If a line in the listing below includes the string "type", pull it out.

§ **Exercise materials**

■ ■ ■ ■

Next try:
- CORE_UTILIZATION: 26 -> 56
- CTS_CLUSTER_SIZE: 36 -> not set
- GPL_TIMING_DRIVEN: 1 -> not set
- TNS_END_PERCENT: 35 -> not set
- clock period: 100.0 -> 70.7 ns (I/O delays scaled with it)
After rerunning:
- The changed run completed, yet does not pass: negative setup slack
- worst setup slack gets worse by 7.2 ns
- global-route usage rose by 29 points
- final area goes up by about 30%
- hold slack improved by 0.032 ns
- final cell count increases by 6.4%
### run.sh
#!/bin/bash
# the make line also repeats each setting of config.mk as NAME=value (left out here)
make -C /OpenROAD-flow-scripts/flow DESIGN_CONFIG=/design/flow/config.mk WORK_HOME=/design/flow/orfs CLKGATE_MAP_FILE= finish
### config.mk
export PLATFORM = sky130hd
export DESIGN_NAME = main
export DESIGN_NICKNAME = main
export VERILOG_FILES = /design/flow/design.v
export SDC_FILE = /design/flow/constraint.sdc
export NUM_CORES = 4
export LEC_CHECK = 0
export CAP_MARGIN = 20
export CORE_MARGIN = 2
export CORE_UTILIZATION = 70
export CTS_CLUSTER_SIZE = 45
export SETUP_SLACK_MARGIN = 3.29
export SLEW_MARGIN = 20
### constraint.sdc
create_clock -name core_clock -period 12.1 [get_ports {clk}]
set_input_delay 2.4200 -clock core_clock [delete_from_list [all_inputs] [get_ports {clk}]]
set_output_delay 2.4200 -clock core_clock [all_outputs]
set_load 0.01 [all_outputs]
### design.v
`timescale 1ns / 1ps
module main(
    input clk,rst,start,
    input [3:0]ip,
    output reg [59:0]ans,
    output reg finish
    );
    parameter [6:0]addr_max=100;
    reg [59:0]max,adder;
    reg [3:0]bram[addr_max-1:0];
    reg [6:0]addr,index,index_max;
    reg [3:0]state;
    always @(posedge clk)
    begin
        if(rst)
        begin
            addr<=0;ans<=0;max<=0;
            index<=0;index_max<=addr_max-12;
            state<=0;
            finish<=1;
        end
        else 
        begin
            case(state)
            0:
            begin
                addr<=0;ans<=adder;max<=0;
                index<=0;index_max<=addr_max-12;
                if(start)
                begin
                    finish<=0;
                    state<=1;
                end
                else finish<=1;
            end
            1:
            begin
                if(addr>=addr_max)
                begin
                    state<=2;
                    addr<=0;
                end
                else 
                begin
                    bram[addr]<=ip;
                    addr<=addr+1;
                end
            end
            2:
            begin
                if(addr<=index_max) 
                begin
                    if(bram[addr]>max[3:0])
                    begin
                        index<=addr;    
                        max[3:0]<=bram[addr];
                    end
                    addr<=addr+1;
                end
                else
                begin
                    addr<=index+1;
                    if(index_max>=99)state<=0;
                    else 
                    begin
                        index_max<=index_max+1;       
                        max<=max<<4;
                    end
                end
            end
            endcase        
        end   
    end
    reg [15:0]c;
    wire [15:0]cin={c[15:1],1'b0};
    genvar i;
    generate 
        for(i=1;i<16;i=i+1)
        begin:bcd_adder
            always @(*)
            begin
                if(rst) 
                begin
                    adder[4*i-1:4*(i-1)]=0;
                    c[i]=0;
                end
                else if(cin[i-1]+max[4*i-1:4*(i-1)]+ans[4*i-1:4*(i-1)]>9)
                begin
                    adder[4*i-1:4*(i-1)]=cin[i-1]+ans[4*i-1:4*(i-1)]+max[4*i-1:4*(i-1)]-10;
                    c[i]=1;
                end
                else
                begin
                    adder[4*i-1:4*(i-1)]=cin[i-1]+ans[4*i-1:4*(i-1)]+max[4*i-1:4*(i-1)];
                    c[i]=0;
                end
            end
        end
    endgenerate
endmodule
==> results_slide.txt, run 1 <==
Synthesis and Place & Route Summary

Run status
  – Status: complete, but fails checks
  – Fail Reasons: negative setup slack

Worst setup path
  – R2R cell count: 105
  – RR Startpoint: max[0]$_SDFFE_PP0P_
  – Start point of the critical path: rst
  – Crit path DAT: roughly 21 ns
  – Crit. path cell count: 102
  – Critical path class: primary input to register
  – CP dominant cell by count: fa_2
  – Critical path peak fanout: 3
  – R2R Setup Slk: -8.17 ns
  – Crit. End Element: register
  – Crit path buf inv count: 16
  – Crit path max-delay cell type: fa_2
  – R2r endpoint: ans[57]$_SDFFE_PP0P_
  – Setup crit end: ans[57]$_SDFFE_PP0P_
  – Startpoint Class: primary input
  – Critical path's top delay family: adder cells
  – Worst stage delay on the critical path: 0.40 ns
  – Crit path required time: 12.53 ns

Logic synthesis
  – Sequential fraction of the synthesis area: 58.00%
  – Post-synth top cells: edfxtp_1, nor2_1, inv_1
  – Distinct lib cells used: 63
  – Dominant cell area share: 46.27%
  – Dominant Register Cell: edfxtp_1
  – Yosys Chip Area: 0.02596 mm2
  – Syn Inst Count: 2,007
  – Comb area leader: multiplexers
  – Top-count cell post-synth: edfxtp_1
  – Ys async rst share: 0%
  – Ys flops: 552
  – Area leader, netlist: edfxtp_1
  – Post-Synthesis Cell Area: 0.02596 mm2
  – Adder Share, Synth: 8.503%
  – Compound Share, Synth: 7.452%
  – Mux share: 10.25%
  – Syn_nets: between 2,000 and 2,500
  – Top post-synthesis cells by area: edfxtp_1, dfxtp_1, mux4_2, ha_1, fa_1
  – XORs/XNORs by Area: 1.957%
  – Simple share: 9.650%
  – Yosys cell count: 2,007
  – Synth warnings: 1
  – Post-synth EDFFs: approximately 400
  – Syn_area_per_cell: 12.93 um2

Clock network
  – Clk Latency, worst-skew pair: 0.61 ns
  – Sink Count: 552
  – Root Driver: clkbuf_16
  – H-tree depth: 2
  – CTS hold repair buffers: 0
  – Cts bufs inserted: 54
  – CTS tree: done
  – Clock tree buffer depth: 3
  – Worst-path clk slew: roughly 0.06 ns

Detailed routing
  – Drc violations: 0
  – Routed WL: 71,110 um
  – DR pass1 iterations: 7
  – Initial drt markers: 2,155
  – # diodes: 0
  – WL per Instance: 25.38 um
  – Via-per-instance ratio: approximately 6.5
  – Via count: 18,292
  – Remaining antenna violation count: 0

Run
  – Log Warnings: 74
  – Max Cap Violations: 0

Power and ir drop
  – Max VDD drop: 244.2 uV
  – Pleak: 11.02 nW
  – Internal Power: around 3.2 mW
  – PwrDens: 131.8 mW/mm2
  – Sequential group share of total power: 49.8%
  – Clk pwr share: 43.0%
  – Pwr Total: between 4 and 5 mW
  – Clk power: roughly 1.8 mW
  – Sw frac: 22.91%
  – NetSw: 948.4 uW
  – P_seq: ~2 mW
  – Top Consumer: registers
  – Logic gate share of total power: ~7.3%
  – Comb group: 301 uW

Worst hold path
  – Min-delay worst type: register to register
  – Hold depth: 2
  – HP Start: max[28]$_SDFFE_PP0P_
  – WHS Endpoint: max[32]$_SDFFE_PP0P_

Timing
  – Peak Freq: between 0.04 and 0.05 GHz
  – Final Cycle Share: 171.0%
  – Clock skew: 0.02366 ns
  – Final setup margin: -8.594 ns
  – Hold Vio Cnt, Final: 0
  – Worst Tran Pin Value: 1.109 ns
  – Setup TNS: -134.17 ns
  – Fin. max-slew vios: 0
  – Final setup vio count: 31
  – Rel. slew slack: 26.04%
  – Hold_ws: 0.4755 ns
  – RSZ-0062 raised after global routing: yes
  – Post-layout minimum cycle time: slightly above 20 ns

Floorplanning
  – Die height: 196.6 um
  – Core area: ~0.037 mm2
  – DIE WIDTH: approximately 200 um
  – Die area: between 0.03 and 0.04 mm2
  – Fp util: 71.07%
  – # rows: 70
  – IO Pins: roughly 68

Placement
  – Placed Cells: 2,583
  – HPWL after detailed placement: 37,700 um
  – Place WS: -8.817 ns
  – Port Buffer Count: 67
  – Gpl congestion: 0.8859

Global routing
  – Total GRT Usage: a little over a third
  – Vias in the first global route: 18,390
  – Grt total ovfl: 0
  – First-pass GRT wire length: 106,000 um
  – Antenna violations before repair: 1
  – Largest net degree at the start of global routing: about 110

Cells and area
  – Fin cells: 2,802
  – Area Overhead vs Synth: 21.05%
  – Layout Nets: 2,445
## through the flow
stage | cell area, um2 | util [%]
global placement | 28070 | 76.85
CTS | 30800 | 84.33
floorplan | 26280 | -
global route | 31420 | 86.04
finish | 31420 | 86.04
detailed placement | 28070 | 76.85
## final cells by class
| type | count | area, um2 |
|---|---|---|
| fillers | 1650 | 5100 |
| inverters | 164 | 628.1 |
| clock buffers | 74 | 1489 |
| flip-flops and latches | 552 | 15070 |
| well taps | 468 | 585.6 |
| clock inverters | 28 | 349.1 |
| repair buffers | 322 | 2725 |
| multi-input cells | 1194 | 10580 |
## timing repair
item / 4_1_cts / 5_1_grt
endpoints found under the setup margin: 39 / 39
resized: 76 / 64
pin swaps: 34 / 25
endpoints found under the hold margin: 0 / 0
cloned: 0 / 0
setup buffers: 72 / 45
## metal layers
metal,wire (um),global-route usage [%],up-vias
li1,-,-,7884
met1,25450,45.92,8992
met2,35640,61.15,1134
met3,6029,6.451,280
met4,3990,17.37,2
met5,12,0,-
==> run 2: changes to the inputs <==
- ABC_AREA: not set -> 1
- CAP_MARGIN: 20 -> 0
- CORE_ASPECT_RATIO: not set -> 0.53
- CTS_CLUSTER_DIAMETER: not set -> 69
- CTS_CLUSTER_SIZE: 45 -> 16
- PLACE_DENSITY_LB_ADDON: not set -> 0.06
- SETUP_SLACK_MARGIN: 3.29 -> 3.98
- clock period: 12.1 -> 13.5 ns (I/O delays scaled with it)
==> run 2 against run 1 <==
Compared with the run above: the layout still fails its checks (negative setup slack); final cell count grew 21%; hold slack gained 0.012 ns; routed wire length shrank 4.4%; flip-flop count is the same; combinational power grew 8.0%; first-iteration DRC count grew 18%; largest cell class unchanged; largest power group unchanged.
==> v2: inputs <==
Design DMAC, start of the top module:
module DMAC #(
    parameter AXI_ID_WD   = 2,
    parameter AXI_DATA_WD = 32,
    parameter AXI_ADDR_WD = 32,
    parameter AXI_STRB_WD = 4
)(
    input                      AXI_ACLK,
    input                      AXI_ARESETN,    
    input                      cmd_valid,
    input  [AXI_ADDR_WD-1 : 0] cmd_addr,
    input  [AXI_ID_WD-1   : 0] cmd_id,
    input  [1 : 0]             cmd_burst,
    input  [2 : 0]             cmd_size,
    input  [AXI_ADDR_WD-1 : 0] cmd_len,
    output                     cmd_ready,
    output                     cmd_abort,
    output [AXI_ADDR_WD-1 : 0] AXI_AWADDR,
    output [AXI_ID_WD-1   : 0] AXI_AWID,
    output [1 : 0]             AXI_AWBURST,
    output [2 : 0]             AXI_AWSIZE,
    output [7 : 0]             AXI_AWLEN,
    output                     AXI_AWVALID,
    input                      AXI_AWREADY,
    output [AXI_DATA_WD-1 : 0] AXI_WDATA,
    output [AXI_STRB_WD-1 : 0] AXI_WSTRB,
    output                     AXI_WLAST,
    output                     AXI_WVALID,
    input                      AXI_WREADY,
    input  [AXI_ID_WD-1   : 0] AXI_BID,
    input  [1 : 0]             AXI_BRESP,
    input                      AXI_BVALID,
    output                     AXI_BREADY,
    output [AXI_ADDR_WD-1 : 0] AXI_ARADDR,
    output [AXI_ID_WD-1   : 0] AXI_ARID,
    output [1 : 0]             AXI_ARBURST,
    output [2 : 0]             AXI_ARSIZE,
    output [7 : 0]             AXI_ARLEN,
    output                     AXI_ARVALID,
    input                      AXI_ARREADY,
    input  [AXI_DATA_WD-1 : 0] AXI_RDATA,
    input                      AXI_RLAST,
    input  [AXI_ID_WD-1   : 0] AXI_RID,
    input  [1 : 0]             AXI_RRESP,
    input                      AXI_RVALID,
    output                     AXI_RREADY
);
make LEC_CHECK=0 CAP_MARGIN=40 CORE_MARGIN=2 CORE_UTILIZATION=72 CTS_CLUSTER_SIZE=26 PLACE_DENSITY_LB_ADDON=0.0 SETUP_SLACK_MARGIN=1.37 SLEW_MARGIN=5 TNS_END_PERCENT=40 finish   # period 5.6 ns
run.sh (not shown) runs the stock make flow with config.mk's settings and CLKGATE_MAP_FILE=.
==> v17: changes against v2 <==
Settings changed: ABC_AREA set to 1, CAP_MARGIN 40 to 0, CELL_PAD_IN_SITES_GLOBAL_PLACEMENT set to 1, CTS_CLUSTER_DIAMETER set to 360, CTS_CLUSTER_SIZE 26 to 77, MAX_ROUTING_LAYER set to met5, MIN_ROUTING_LAYER set to met1, SETUP_SLACK_MARGIN 1.37 to 0.46, SLEW_MARGIN 5 to 20, TNS_END_PERCENT 40 to 80.
==> flow/constraint.sdc (replaced) <==
create_clock -name core_clock -period 1.64 [get_ports {AXI_ACLK}]
set_input_delay 0.3280 -clock core_clock [delete_from_list [all_inputs] [get_ports {AXI_ACLK}]]
set_output_delay 0.3280 -clock core_clock [all_outputs]
set_load 0.01 [all_outputs]
==> v6: changes against v2 <==
Settings changed: ABC_AREA set to 1, CAP_MARGIN 40 to 20, CELL_PAD_IN_SITES_DETAIL_PLACEMENT set to 0, CELL_PAD_IN_SITES_GLOBAL_PLACEMENT set to 1, CORE_UTILIZATION 72 to 32, CTS_CLUSTER_SIZE 26 to not set, HOLD_SLACK_MARGIN set to 0.06, MIN_ROUTING_LAYER set to met2, PLACE_DENSITY_LB_ADDON 0.0 to not set, SETUP_SLACK_MARGIN 1.37 to not set, TNS_END_PERCENT 40 to not set.
==> flow/constraint.sdc (replaced) <==
create_clock -name core_clock -period 6.5 [get_ports {AXI_ACLK}]
set_input_delay 1.3000 -clock core_clock [delete_from_list [all_inputs] [get_ports {AXI_ACLK}]]
set_output_delay 1.3000 -clock core_clock [all_outputs]
set_load 0.01 [all_outputs]
==> comparison table <==
RSZ-0062 raised after global routing: v6 false; v17 -; v2 true
Slew headroom: v6 22.5%; v17 -; v2 33.2%
Synth-to-layout area growth: v6 21.7%; v17 -; v2 20.7%
Estimated wirelength of the detail-placed design: v6 54.6 mm; v17 -; v2 34.9 mm
Area of the core: v6 62,900 um2; v17 27,700 um2; v2 25,000 um2
Xor and xnor area share after synthesis: v6 3.03%; v17 3.03%; v2 8.05%
Via count of the first global-routing pass: v6 28.4k; v17 -; v2 15.0k
AO/OA Area Share: v6 13.2%; v17 13.2%; v2 12.1%
Reported net switching power: v6 2930 uW; v17 -; v2 2560 uW
Crit path buffers/inverters: v6 0; v17 -; v2 1
Number of buffers between clock root and the deepest sink: v6 3; v17 -; v2 3
Data arrival at the endpoint of the critical path: v6 4.28 ns; v17 -; v2 4.59 ns
Result of the run: v6 finished clean; v17 did not finish; v2 finished clean
Failing step: v6 -; v17 global placement without I/O (3_1_place_gp_skip_io); v2 -
Die Size: v6 65,300 um2; v17 29,500 um2; v2 26,500 um2
Cell count after placement: v6 3,729; v17 -; v2 2,352
Highest-utilization routing layer at the global route stage: v6 met3; v17 -; v2 met2
Total of cells resized after clock tree synthesis: v6 0; v17 -; v2 0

■ ■ ■ ■

§ **Exercise response**
  – Crit path max-delay cell type: fa_2
  – Min-delay worst type: register to register
| type | count | area, um2 |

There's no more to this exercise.